Why is egrep ignoring the negative whitespace?
The complement of \s is \S, not [^\s] which (with the help of -i) excluded 'SIX' and 'Sam' from the result because they contain a literal s.
How to grep -i for lines starting with "host", followed by one or more whitespaces and a sequence of one or more characters until the end of the line, where no literal * or whitespace can exist:
grep -Ei '^host[[:space:]]+[^*[:space:]]+$' file
Host opengrok-01-Eight
Host opengrok-02-SIX
Host opengrok-03-forMe
Host opengrok-04-ForSam
Host opengrok-05-Okay
Interpreting \s as whitespace is an extension of GNU Grep. It is not defined in POSIX. BSD Grep,
for example, does not identify \s as whitespace. Perl regexes are also an extension to POSIX, but both BSD
and GNU provide it. For a totally portable expression, you should use [[:space:]] instead.

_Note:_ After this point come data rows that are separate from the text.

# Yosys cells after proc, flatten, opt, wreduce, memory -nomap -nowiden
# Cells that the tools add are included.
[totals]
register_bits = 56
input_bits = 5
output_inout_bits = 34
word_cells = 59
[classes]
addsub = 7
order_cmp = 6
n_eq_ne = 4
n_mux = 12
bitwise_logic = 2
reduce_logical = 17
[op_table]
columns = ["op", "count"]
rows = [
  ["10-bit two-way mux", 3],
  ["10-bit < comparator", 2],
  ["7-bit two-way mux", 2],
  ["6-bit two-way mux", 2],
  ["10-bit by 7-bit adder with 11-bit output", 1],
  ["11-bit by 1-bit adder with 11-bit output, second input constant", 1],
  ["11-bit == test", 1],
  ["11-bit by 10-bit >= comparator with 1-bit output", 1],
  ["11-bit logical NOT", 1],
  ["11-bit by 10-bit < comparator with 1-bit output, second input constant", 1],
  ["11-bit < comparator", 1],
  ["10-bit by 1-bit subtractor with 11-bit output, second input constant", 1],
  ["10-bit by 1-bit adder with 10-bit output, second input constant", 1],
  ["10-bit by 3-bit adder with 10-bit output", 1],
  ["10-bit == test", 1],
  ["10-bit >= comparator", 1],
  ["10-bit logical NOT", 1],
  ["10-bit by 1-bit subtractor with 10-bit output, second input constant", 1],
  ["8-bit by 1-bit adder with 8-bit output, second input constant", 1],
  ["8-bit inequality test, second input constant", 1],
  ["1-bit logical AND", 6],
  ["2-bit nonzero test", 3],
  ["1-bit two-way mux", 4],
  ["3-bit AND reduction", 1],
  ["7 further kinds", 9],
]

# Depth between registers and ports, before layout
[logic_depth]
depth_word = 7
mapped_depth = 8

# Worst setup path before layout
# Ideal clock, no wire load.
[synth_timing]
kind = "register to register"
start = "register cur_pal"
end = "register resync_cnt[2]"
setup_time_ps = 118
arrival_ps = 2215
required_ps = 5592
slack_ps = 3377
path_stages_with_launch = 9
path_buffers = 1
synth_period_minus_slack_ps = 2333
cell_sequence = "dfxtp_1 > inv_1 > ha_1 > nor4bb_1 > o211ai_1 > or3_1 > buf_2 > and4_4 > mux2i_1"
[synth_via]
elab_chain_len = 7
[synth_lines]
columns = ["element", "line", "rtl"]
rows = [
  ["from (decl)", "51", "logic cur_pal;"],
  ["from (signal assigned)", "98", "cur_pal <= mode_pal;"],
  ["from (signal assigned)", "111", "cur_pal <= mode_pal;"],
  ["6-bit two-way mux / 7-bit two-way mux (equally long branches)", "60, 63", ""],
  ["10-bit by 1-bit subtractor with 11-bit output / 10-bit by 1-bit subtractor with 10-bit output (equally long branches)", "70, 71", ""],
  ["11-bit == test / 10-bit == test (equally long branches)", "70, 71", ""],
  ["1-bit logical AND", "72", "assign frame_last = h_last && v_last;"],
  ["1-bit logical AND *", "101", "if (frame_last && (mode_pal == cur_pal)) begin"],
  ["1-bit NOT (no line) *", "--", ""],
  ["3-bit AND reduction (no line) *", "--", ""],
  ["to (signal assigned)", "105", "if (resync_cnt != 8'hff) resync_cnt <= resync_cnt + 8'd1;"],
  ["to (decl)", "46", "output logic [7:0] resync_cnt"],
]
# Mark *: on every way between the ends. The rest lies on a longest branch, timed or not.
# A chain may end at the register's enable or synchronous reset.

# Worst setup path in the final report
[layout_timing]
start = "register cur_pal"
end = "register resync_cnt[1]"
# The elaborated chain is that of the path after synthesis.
File: config.mk
export PLATFORM = sky130hd
export DESIGN_NAME = draw_job_scheduler
export DESIGN_NICKNAME = d
export VERILOG_FILES = /design/src/rtl/draw_pkg.sv /design/src/rtl/draw_job_fifo.sv /design/src/rtl/draw_job_scheduler.sv
export SDC_FILE = /design/constraint.sdc
export NUM_CORES = 1
export LEC_CHECK = 0
export BUFFER_PORTS_ARGS = -buffer_cell sky130_fd_sc_hd__buf_2
export CORE_MARGIN = 2
export CORE_UTILIZATION = 54
export CTS_CLUSTER_SIZE = 40
export DETAILED_ROUTE_END_ITERATION = 8
export PLACE_DENSITY = 0.86
export REMOVE_ABC_BUFFERS = 1
export SLEW_MARGIN = 5
export SYNTH_ARGS = -nofsm -noshare
export SYNTH_HDL_FRONTEND = slang
export SYNTH_HIERARCHICAL = 1
export SYNTH_SLANG_ARGS = --single-unit
File: constraint.sdc
create_clock -name clk -period 3.5 [get_ports clk]
set_clock_uncertainty 0.2 [all_clocks]
set_input_delay 0.7 -clock clk [delete_from_list [all_inputs] [get_ports clk]]
set_output_delay 0.7 -clock clk [all_outputs]
set_load 0.1 [all_outputs]
File: src/rtl/draw_pkg.sv
// Shared encodings, job record layout and the illegal-job filter for the sprite
// draw scheduler.
package draw_pkg;

   localparam logic [2:0] KIND_FACE = 3'd0;
   localparam logic [2:0] KIND_BACK = 3'd1;
   localparam logic [2:0] KIND_P1   = 3'd2;
   localparam logic [2:0] KIND_P2   = 3'd3;

   localparam logic [3:0] POS_MAX = 4'd10;
   localparam logic [3:0] NUM_MAX = 4'd13;

   localparam int unsigned JOB_W = 13;

   typedef struct packed {
      logic [2:0] kind;
      logic [3:0] num;
      logic [1:0] suit;
      logic [3:0] pos;
   } job_t;

   typedef enum logic [1:0] {StIdle, StClear, StSettle, StDraw} state_e;

   function automatic logic job_illegal(input job_t job);
      logic kind_ok;
      logic face_bad;
      kind_ok  = (job.kind == KIND_FACE) || (job.kind == KIND_BACK) ||
                 (job.kind == KIND_P1)   || (job.kind == KIND_P2);
      face_bad = (job.kind == KIND_FACE) && ((job.num == 4'd0) || (job.num > NUM_MAX));
      return !kind_ok || (job.pos > POS_MAX) || face_bad;
   endfunction

endpackage
File: src/rtl/game_ctrl_pkg.sv
// Shared types and helpers for the game round controller.
package game_ctrl_pkg;

   typedef enum logic [1:0] {
      IDLE   = 2'd0,
      FLIGHT = 2'd1,
      RESULT = 2'd2,
      OVER   = 2'd3
   } game_state_t;

   localparam int BCD_W = 4;

   function automatic logic [BCD_W-1:0] bcd_inc_sat(
      input logic [BCD_W-1:0] d
   );
      return (d >= BCD_W'(9)) ? BCD_W'(9) : d + BCD_W'(1);
   endfunction

endpackage

File: src/rtl/game_key_debounce.sv
// Two-flop synchronizer followed by a stable-count debouncer.
module game_key_debounce #(
   parameter int debounce_cycles = 50000
) (
   input  logic clk,
   input  logic reset,
   input  logic key_raw,
   output logic key_db
);

   localparam int CW = $clog2(debounce_cycles + 1);

   logic          sync1;
   logic          sync2;
   logic [CW-1:0] cnt;

   // Any sample matching the current level restarts the count.
   always_ff @(posedge clk or posedge reset) begin
      if (reset) begin
         sync1  <= 1'b0;
         sync2  <= 1'b0;
         key_db <= 1'b0;
         cnt    <= '0;
      end else begin
         sync1 <= key_raw;
         sync2 <= sync1;
         if (sync2 == key_db) begin
            cnt <= '0;
         end else if (cnt == CW'(debounce_cycles - 1)) begin
            key_db <= sync2;
            cnt    <= '0;
         end else begin
            cnt <= cnt + CW'(1);
         end
      end
   end

endmodule

File: src/rtl/game_round_controller.sv
// Round sequencer: key launch, outcome tracking, scores and game over.
module game_round_controller
   import game_ctrl_pkg::*;
#(
   parameter int clk_mhz               = 50,
   parameter int debounce_cycles       = clk_mhz * 1000,
   parameter int flight_timeout_cycles = clk_mhz * 5_000_000,
   parameter int result_hold_cycles    = clk_mhz * 1_000_000,
   parameter int max_misses            = 3
) (
   input  logic             clk,
   input  logic             reset,
   input  logic             key_left,
   input  logic             key_right,
   input  logic             hit,
   input  logic             miss,
   output logic             launch,
   output logic [1:0]       left_right,
   output logic [1:0]       state,
   output logic [BCD_W-1:0] hits,
   output logic [BCD_W-1:0] misses,
   output logic             game_over
);

   localparam int FT_W = $clog2(flight_timeout_cycles + 1);
   localparam int RH_W = $clog2(result_hold_cycles + 1);

   game_state_t      cur, nxt;
   logic             left_db, right_db;
   logic             db_prev, press;
   logic             launch_n;
   logic [BCD_W-1:0] hits_n, misses_n;
   logic [FT_W-1:0]  flight_cnt;
   logic [RH_W-1:0]  hold_cnt;
   logic             flight_done, hold_done;

   game_key_debounce #(.debounce_cycles(debounce_cycles)) u_db_left (
      .clk     (clk),
      .reset   (reset),
      .key_raw (key_left),
      .key_db  (left_db)
   );

   game_key_debounce #(.debounce_cycles(debounce_cycles)) u_db_right (
      .clk     (clk),
      .reset   (reset),
      .key_raw (key_right),
      .key_db  (right_db)
   );

   assign left_right = {left_db, right_db};
   assign state      = cur;

   always_ff @(posedge clk or posedge reset) begin
      if (reset) begin
         db_prev <= 1'b0;
         press   <= 1'b0;
      end else begin
         db_prev <= left_db | right_db;
         press   <= (left_db | right_db) & ~db_prev;
      end
   end

   // Timers idle at zero outside their own state, so entry starts at zero.
   always_ff @(posedge clk or posedge reset) begin
      if (reset) begin
         flight_cnt <= '0;
         hold_cnt   <= '0;
      end else begin
         flight_cnt <= (cur == FLIGHT) ? flight_cnt + FT_W'(1) : '0;
         hold_cnt   <= (cur == RESULT) ? hold_cnt + RH_W'(1) : '0;
      end
   end

   assign flight_done = (flight_cnt == FT_W'(flight_timeout_cycles - 1));
   assign hold_done   = (hold_cnt == RH_W'(result_hold_cycles - 1));

   always_ff @(posedge clk or posedge reset) begin
      if (reset) begin
         cur    <= IDLE;
         launch <= 1'b0;
         hits   <= '0;
         misses <= '0;
      end else begin
         cur    <= nxt;
         launch <= launch_n;
         hits   <= hits_n;
         misses <= misses_n;
      end
   end

   always_comb begin
      nxt      = cur;
      launch_n = 1'b0;
      hits_n   = hits;
      misses_n = misses;
      unique case (cur)
         IDLE: begin
            if (press) begin
               nxt      = FLIGHT;
               launch_n = 1'b1;
            end
         end
         FLIGHT: begin
            if (hit) begin
               hits_n = bcd_inc_sat(hits);
               nxt    = RESULT;
            end else if (miss || flight_done) begin
               misses_n = misses + BCD_W'(1);
               nxt      = RESULT;
            end
         end
         RESULT: begin
            if (hold_done)
               nxt = (misses == BCD_W'(max_misses)) ? OVER : IDLE;
         end
         OVER: begin
            if (press) begin
               hits_n   = '0;
               misses_n = '0;
               nxt      = IDLE;
            end
         end
      endcase
   end

   always_comb begin
      game_over = (cur == OVER);
   end

endmodule

File: config.mk
export PLATFORM = sky130hd
export DESIGN_NAME = game_round_controller
export DESIGN_NICKNAME = d
export VERILOG_FILES = /design/src/rtl/game_ctrl_pkg.sv /design/src/rtl/game_key_debounce.sv /design/src/rtl/game_round_controller.sv
export SDC_FILE = /design/constraint.sdc
export NUM_CORES = 1
export LEC_CHECK = 0
export ABC_AREA = 1
export BUFFER_PORTS_ARGS = -buffer_cell sky130_fd_sc_hd__buf_2
export CAP_MARGIN = 20
export CORE_MARGIN = 2
export CORE_UTILIZATION = 56
export DETAILED_ROUTE_END_ITERATION = 10
export PLACE_DENSITY = 0.72
export SETUP_SLACK_MARGIN = 0.15
export SYNTH_ARGS = -nofsm -noshare
export SYNTH_HDL_FRONTEND = slang
export SYNTH_SLANG_ARGS = --single-unit
export TNS_END_PERCENT = 50
File: constraint.sdc
create_clock -name clk -period 3 [get_ports clk]
set_input_delay 0.15 -clock clk [delete_from_list [all_inputs] [get_ports clk]]
set_output_delay 0.15 -clock clk [all_outputs]
set_load 0.02 [all_outputs]
== Yosys cells after proc, flatten, opt, wreduce, memory -nomap -nowiden ==
Index checks and enable logic that the tools add are counted.

* Output and inout port bits: 14
* Latch bits: 0
* Memory bits (writable): 0
* Memories kept: 0
* Word-level logic and storage cells: 75
* ROM bits: 0
* Flip-flop bits (word level): 105
* Bits of input ports: 6

* $lt $le $gt $ge: 1
* Equal/unequal tests: 17
* Add/subtract/negate cells: 6
* $mul: 0
* Reduce and logical (&&, ||, !) cells: 8
* Divide/modulo/power cells: 0
* Bitwise logic cells: 5
* Multiplexer cells: 22
* Shifts and indexed selects: 0

{| class="wikitable"
|+ Operators with widths
! cell !! number
|-
| 16-bit 2-to-1 mux || 4
|-
| 16-bit by 1-bit adder with 16-bit output (second input constant) || 2
|-
| 16-bit equality test (second input constant) || 2
|-
| 28-bit by 1-bit adder with 28-bit output (second input constant) || 1
|-
| 28-bit equality test (second input constant) || 1
|-
| 28-bit 2-to-1 mux || 1
|-
| 26-bit by 1-bit adder with 26-bit output (second input constant) || 1
|-
| 26-bit equality test (second input constant) || 1
|-
| 26-bit 2-to-1 mux || 1
|-
| 4-bit 2-to-1 mux || 5
|-
| 4-bit case mux with 2 select lines || 2
|-
| 2-bit 2-to-1 mux || 6
|-
| 4-bit by 1-bit adder with 4-bit output (second input constant) || 2
|-
| 2-bit != test (second input constant) || 4
|-
| 2-bit case mux with 4 select lines || 1
|-
| 4-bit AND reduction || 2
|-
| 2-bit equality test (second input constant) || 2
|-
| 4-bit by 2-bit equality test with 1-bit output (second input constant) || 1
|-
| 4-bit >= comparator (second input constant) || 1
|-
| 2-bit by 1-bit != test with 1-bit output (second input constant) || 2
|-
| 2-bit AND reduction || 2
|-
| 3-bit by 2-bit != test with 1-bit output (second input constant) || 1
|-
| 1-bit inverter || 3
|-
| 3-bit AND reduction || 1
|-
| other kinds (8) || 10
|}

== Longest topological paths before layout ==
Gate-level depths: netlist (run 1).

* Depth after elaboration: 5
* Gate-level depth with buffers: 11
* Depth with buffers taken out: 11

== By module ==
From an unflattened synthesis (run 1), not the netlist that was laid out.

* Cell total of the unflattened synthesis: 754
* Area, all modules: 5751.8 µm²

{| class="wikitable"
|+ Modules (own cells, without submodules)
! module !! area each (µm²) !! instances !! cells each !! seq. area each (µm²)
|-
| game_round_controller || 3717.3 || 1 || 506 || 1676.6
|-
| game_key_debounce || 1017.2 || 2 || 124 || 475.5
|}

== Least setup slack after synthesis (run 1) ==
Ideal clock, no wire load.

* Path type: register -> register
* Start point: register u_db_right.cnt[0]
* End point: register u_db_right.cnt[9]
* Stages on the path, launching flop included: 10
* Data arrival time: 1304 ps
* Data required time: 2880 ps
* Period minus slack after synthesis: 1423 ps
* Slack: 1577 ps
* Path buffers: 0
* Library setup time: 120 ps
* Cells stage by stage: dfrtp_1 -> ha_1 -> nand2_1 -> nor2_2 -> inv_1 -> nor2_1 -> nand3_1 -> nand2_2 -> inv_2 -> and3_1

* Cells in the longest elaborated chain, start to end: 3
* Elaborated cells on any way between the ends: 4
* Those cells by class: add/sub (1); eq/ne (1); mux (2)

{| class="wikitable"
|+ RTL lines
! item !! line !! source
|-
| start: declaration || game_key_debounce.sv:15 || <nowiki>logic [CW-1:0] cnt;</nowiki>
|-
| start signal: assignment || game_key_debounce.sv:33 || <nowiki>cnt <= cnt + CW'(1);</nowiki>
|-
| 16-bit by 1-bit adder with 16-bit output / 16-bit equality test (equally long branches) || game_key_debounce.sv:33, game_key_debounce.sv:29 ||
|-
| 16-bit 2-to-1 mux (*) || game_key_debounce.sv:29 || <nowiki>end else if (cnt == CW'(debounce_cycles - 1)) begin</nowiki>
|-
| 16-bit 2-to-1 mux (*) || game_key_debounce.sv:27 || <nowiki>if (sync2 == key_db) begin</nowiki>
|}

Mark *: on every way between the ends. The rest lies on a longest branch, timed or not.
A chain may end at the register's enable or synchronous reset.

== Worst setup path after layout (run 1) ==
* Start point: register cur[1] (netlist: state[1])
* End point: register cur[1] (netlist: state[1])

* Cells in the longest elaborated chain, start to end: 3
* Elaborated cells on any way between the ends: 10
* Those cells by class: eq/ne (7); mux (1); reduce/logical (2)

{| class="wikitable"
|+ RTL lines
! item !! line !! source
|-
| start: declaration || game_round_controller.sv:28 || <nowiki>game_state_t cur, nxt;</nowiki>
|-
| start signal: assignment || game_round_controller.sv:85 || <nowiki>cur <= nxt;</nowiki>
|-
| 2-bit by 1-bit equality test with 1-bit output, or another cell as far along || game_round_controller.sv:97 || <nowiki>unique case (cur)</nowiki>
|-
| 3-bit by 2-bit != test with 1-bit output (no line), or another cell as far along || -- ||
|-
| 4-bit AND reduction (no line) || -- ||
|}

Several ways; a longest one is shown, not always the timed one.

==> results of run 1 <==
[worst max path at each step]
stage | startpoint | cells after the start | endpoint
after CTS | state[1] | 9 | state[1]
after global placement | state[1] | 9 | state[1]
after detailed placement | state[1] | 9 | state[1]
after global routing | state[1] | 9 | state[1]
after floorplan | u_db_right.cnt[0] | 9 | u_db_right.cnt[9]
final | state[1] | 9 | state[1]
[logic make-up (layout without fill, tap and decap cells)]
group	after synthesis	count (layout)	synth area share [%]
simple gates	437	437	35.0
buf+inv	119	151	7.92
flops	105	105	45.4
compound gates	70	70	6.62
xor+xnor	22	22	3.33
fa+ha+maj	8	8	1.73
[Yosys cell counts (4+ instances only)]
cell / number / area [sq um]
a21oi_1: 29 / 145
dfrtp_1: 105 / 2630
ha_1: 8 / 100
inv_1: 93 / 349
inv_2: 18 / 67.6
nand2_1: 161 / 604
nand2_2: 11 / 68.8
nand3_1: 43 / 215
nand4_1: 15 / 93.8
nor2_1: 136 / 510
nor2_2: 9 / 56.3
nor2_4: 11 / 124
nor3_1: 29 / 145
nor3_2: 7 / 70.1
nor3b_1: 4 / 30.0
o21ai_0: 24 / 120
o21ai_1: 6 / 30.0
xor2_1: 20 / 175
[flip-flops by register name, summed over array words and instances (netlist names)]
register	flops
u_db_right.key_db	1
u_db_right.cnt	16
u_db_left.key_db	1
u_db_left.sync2	1
press	1
u_db_left.cnt	16
hits	4
hold_cnt	26
misses	4
db_prev	1
u_db_right.sync2	1
u_db_left.sync1	1
state	2
flight_cnt	28
u_db_right.sync1	1
launch	1
[through the flow]
stage / instance area, sq um / utilization, % / std cells
3_5_place_dp: 6040 / 59.3 / 910
4_1_cts: 6270 / 61.6 / 929
5_1_grt: 6270 / 61.6 / 929
2_1_floorplan: 5790 / - / 761
6_report: 6270 / 61.6 / 929
3_3_place_gp: 6040 / 59.3 / 910
[power by group]
group	switching, uW	internal (uW)
combinational	328	136
clock	502	399
sequential	80.5	1480
total	911	2010
[routing by layer]
layer	up-vias	share of wire, %
li1	2462	-
met1	2309	47
met2	90	47
met3	21	4.0
met4	0	1.8
met5	-	0
[repair_timing]
item                                   4_1_cts  5_1_grt
hold buffers                                 3        0
setup endpoints to repair                    0        0
endpoints found under the hold margin      107        0
buffers inserted                             0        0
[worst min-delay path: cells and delay by family]
kind | cells | cell delay [ps]
and+or+nand+nor | 3 | 180
buffers and inverters | 1 | 120
[src/rtl/if_fetch.sv]
// Instruction fetch stage.
// Issues word-aligned fetch requests to instruction memory, collects the
// in-order responses into a small buffer and presents the buffer head to
// IF_ID. A redirect empties the buffer and drops every response still in
// flight from before the redirect; a nonzero hold code freezes delivery
// while fetching continues until the buffer is full.
module if_fetch #(
  parameter logic [63:0] RESET_ADDR = 64'h0,
  parameter int unsigned DEPTH      = 2
) (
  input  logic        clk,
  input  logic        rst,
  input  logic        jump_flag_i,
  input  logic [63:0] jump_addr_i,
  input  logic [1:0]  hold_flag_i,
  output logic        rom_req_o,
  output logic [63:0] rom_addr_o,
  input  logic        rom_gnt_i,
  input  logic        rom_rvalid_i,
  input  logic [31:0] rom_data_i,
  output logic [63:0] inst_addr_o,
  output logic [31:0] inst_o,
  output logic        inst_valid_o
);

  // Pointer width and counter width (counters must be able to hold DEPTH).
  localparam int unsigned PW = $clog2(DEPTH);
  localparam int unsigned CW = $clog2(DEPTH + 1);
  localparam logic [CW-1:0] DEPTH_C = CW'(DEPTH);
  localparam logic [31:0]   NOP     = 32'h0000_0013;

  typedef enum logic [0:0] {
    FETCH = 1'b0,
    FLUSH = 1'b1
  } state_t;

  typedef struct packed {
    logic [63:0] addr;
    logic [31:0] inst;
  } entry_t;

  state_t          state;
  logic [63:0]     fetch_pc;
  logic [63:0]     resp_pc;
  logic [CW-1:0]   outstanding;
  logic [CW-1:0]   discard;
  logic [CW-1:0]   fifo_count;
  logic [PW-1:0]   rd_ptr;
  logic [PW-1:0]   wr_ptr;
  entry_t          mem [DEPTH];

  logic            in_fetch;
  logic [CW-1:0]   in_use;
  logic [CW-1:0]   in_flight;
  logic [CW-1:0]   discard_next;
  logic            grant;
  logic            push;
  logic            pop;
  logic [63:0]     jump_target;
  entry_t          head;

  // Requests granted but not yet answered plus buffered entries never exceed
  // DEPTH, so a returning response always finds a free slot.
  assign in_fetch    = (state == FETCH);
  assign in_use      = outstanding + fifo_count;
  assign rom_req_o   = in_fetch && !rst && !jump_flag_i && (in_use < DEPTH_C);
  assign rom_addr_o  = fetch_pc;
  assign grant       = rom_req_o && rom_gnt_i;

  // A response is accepted only when it belongs to the current stream; a
  // stray rvalid with nothing outstanding is ignored.
  assign push        = in_fetch && rom_rvalid_i && (outstanding != '0)
                       && !jump_flag_i && !rst;

  // Delivery side: the buffer head is shown combinationally.
  assign head         = mem[rd_ptr];
  assign inst_valid_o = !rst && (fifo_count != '0);
  assign inst_o       = inst_valid_o ? head.inst : NOP;
  assign inst_addr_o  = inst_valid_o ? head.addr : 64'h0;
  assign pop          = inst_valid_o && (hold_flag_i == 2'b00) && !jump_flag_i;

  // Clearing the low bits with a mask keeps the whole target word in use.
  assign jump_target = jump_addr_i & ~64'h3;

  // In FETCH the discard counter is zero and in FLUSH nothing is outstanding,
  // so their sum is everything still in flight at the memory.
  assign in_flight = outstanding + discard;

  // Number of stale responses still to drop after a redirect this cycle.
  // NOTE: every variable written here gets a default first so no latch is inferred.
  always_comb begin
    discard_next = in_flight;
    if (rom_rvalid_i && (in_flight != '0)) begin
      discard_next = in_flight - CW'(1);
    end
  end

  // Control state: PCs, counters, buffer pointers and the FETCH/FLUSH machine.
  // NOTE: sequential state uses non-blocking assignments so every register
  // samples the pre-edge values regardless of statement order.
  always_ff @(posedge clk) begin
    if (rst) begin
      state       <= FETCH;
      fetch_pc    <= RESET_ADDR;
      resp_pc     <= RESET_ADDR;
      outstanding <= '0;
      discard     <= '0;
      fifo_count  <= '0;
      rd_ptr      <= '0;
      wr_ptr      <= '0;
    end else if (jump_flag_i) begin
      // Redirect wins over hold, pop, push and grant.
      fetch_pc    <= jump_target;
      resp_pc     <= jump_target;
      outstanding <= '0;
      discard     <= discard_next;
      fifo_count  <= '0;
      rd_ptr      <= '0;
      wr_ptr      <= '0;
      state       <= (discard_next != '0) ? FLUSH : FETCH;
    end else begin
      // Dropping stale responses; leave FLUSH once the last one is seen.
      if (state == FLUSH && rom_rvalid_i && (discard != '0)) begin
        discard <= discard - CW'(1);
        if (discard == CW'(1)) begin
          state <= FETCH;
        end
      end

      if (grant) begin
        fetch_pc <= fetch_pc + 64'd4;
      end

      if (push) begin
        resp_pc <= resp_pc + 64'd4;
        wr_ptr  <= wr_ptr + PW'(1);
      end

      if (pop) begin
        rd_ptr <= rd_ptr + PW'(1);
      end

      case ({grant, push})
        2'b10:   outstanding <= outstanding + CW'(1);
        2'b01:   outstanding <= outstanding - CW'(1);
        default: outstanding <= outstanding;
      endcase

      case ({push, pop})
        2'b10:   fifo_count <= fifo_count + CW'(1);
        2'b01:   fifo_count <= fifo_count - CW'(1);
        default: fifo_count <= fifo_count;
      endcase
    end
  end

  // Buffer storage: written on every accepted response.
  // NOTE: the storage array has no reset; validity is tracked by fifo_count alone.
  always_ff @(posedge clk) begin
    if (push) begin
      mem[wr_ptr] <= '{addr: resp_pc, inst: rom_data_i};
    end
  end

endmodule

[config.mk]
export PLATFORM = sky130hd
export DESIGN_NAME = if_fetch
export DESIGN_NICKNAME = d
export VERILOG_FILES = /design/src/rtl/if_fetch.sv
export SDC_FILE = /design/constraint.sdc
export NUM_CORES = 1
export LEC_CHECK = 0
export CAP_MARGIN = 20
export CORE_MARGIN = 2
export CORE_UTILIZATION = 50
export DETAILED_ROUTE_END_ITERATION = 8
export HOLD_SLACK_MARGIN = 0.06
export PLACE_DENSITY = 0.87
export SETUP_SLACK_MARGIN = 0.15
export SKIP_LAST_GASP = 1
export SLEW_MARGIN = 10
export SYNTH_ARGS = -nofsm -noshare
export SYNTH_HDL_FRONTEND = slang
export SYNTH_SLANG_ARGS = --single-unit
[constraint.sdc]
create_clock -name clk -period 8.5 [get_ports clk]
set_input_delay 1.275 -clock clk [delete_from_list [all_inputs] [get_ports clk]]
set_output_delay 1.275 -clock clk [all_outputs]
set_load 0.01 [all_outputs]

The GNU Grep manual states somewhat loosely that
"most meta-characters lose their special meaning inside bracket expressions." You have found that \s is one of them, and it is in fact specified by POSIX (again) that the special characters ., *, [ and \ should lose their special meaning within a bracket expression. But you can still portably use [:space:].
So, answering your two questions,
How should I be writing my
grep -Efor this case?
grep -Ei '^host[[:space:]]+[^*[:space:]]+[[:space:]]*$'
Are there any other nasty gotchas that I have been missing with
-Eor that will bite me if I use-P?
A common mistake is to try the Perl non-greedy .*? with no -P flag.
$ echo 'AB 14 34' | grep -Eo '^.*?4'
AB 14 34
$ echo 'AB 14 34' | grep -Po '^.*?4'
AB 14
$ echo 'AB 14 34' | grep -o '^.*?4'
{nothing}
The final word: BRE and ERE and PRE are all different. Know your regexes!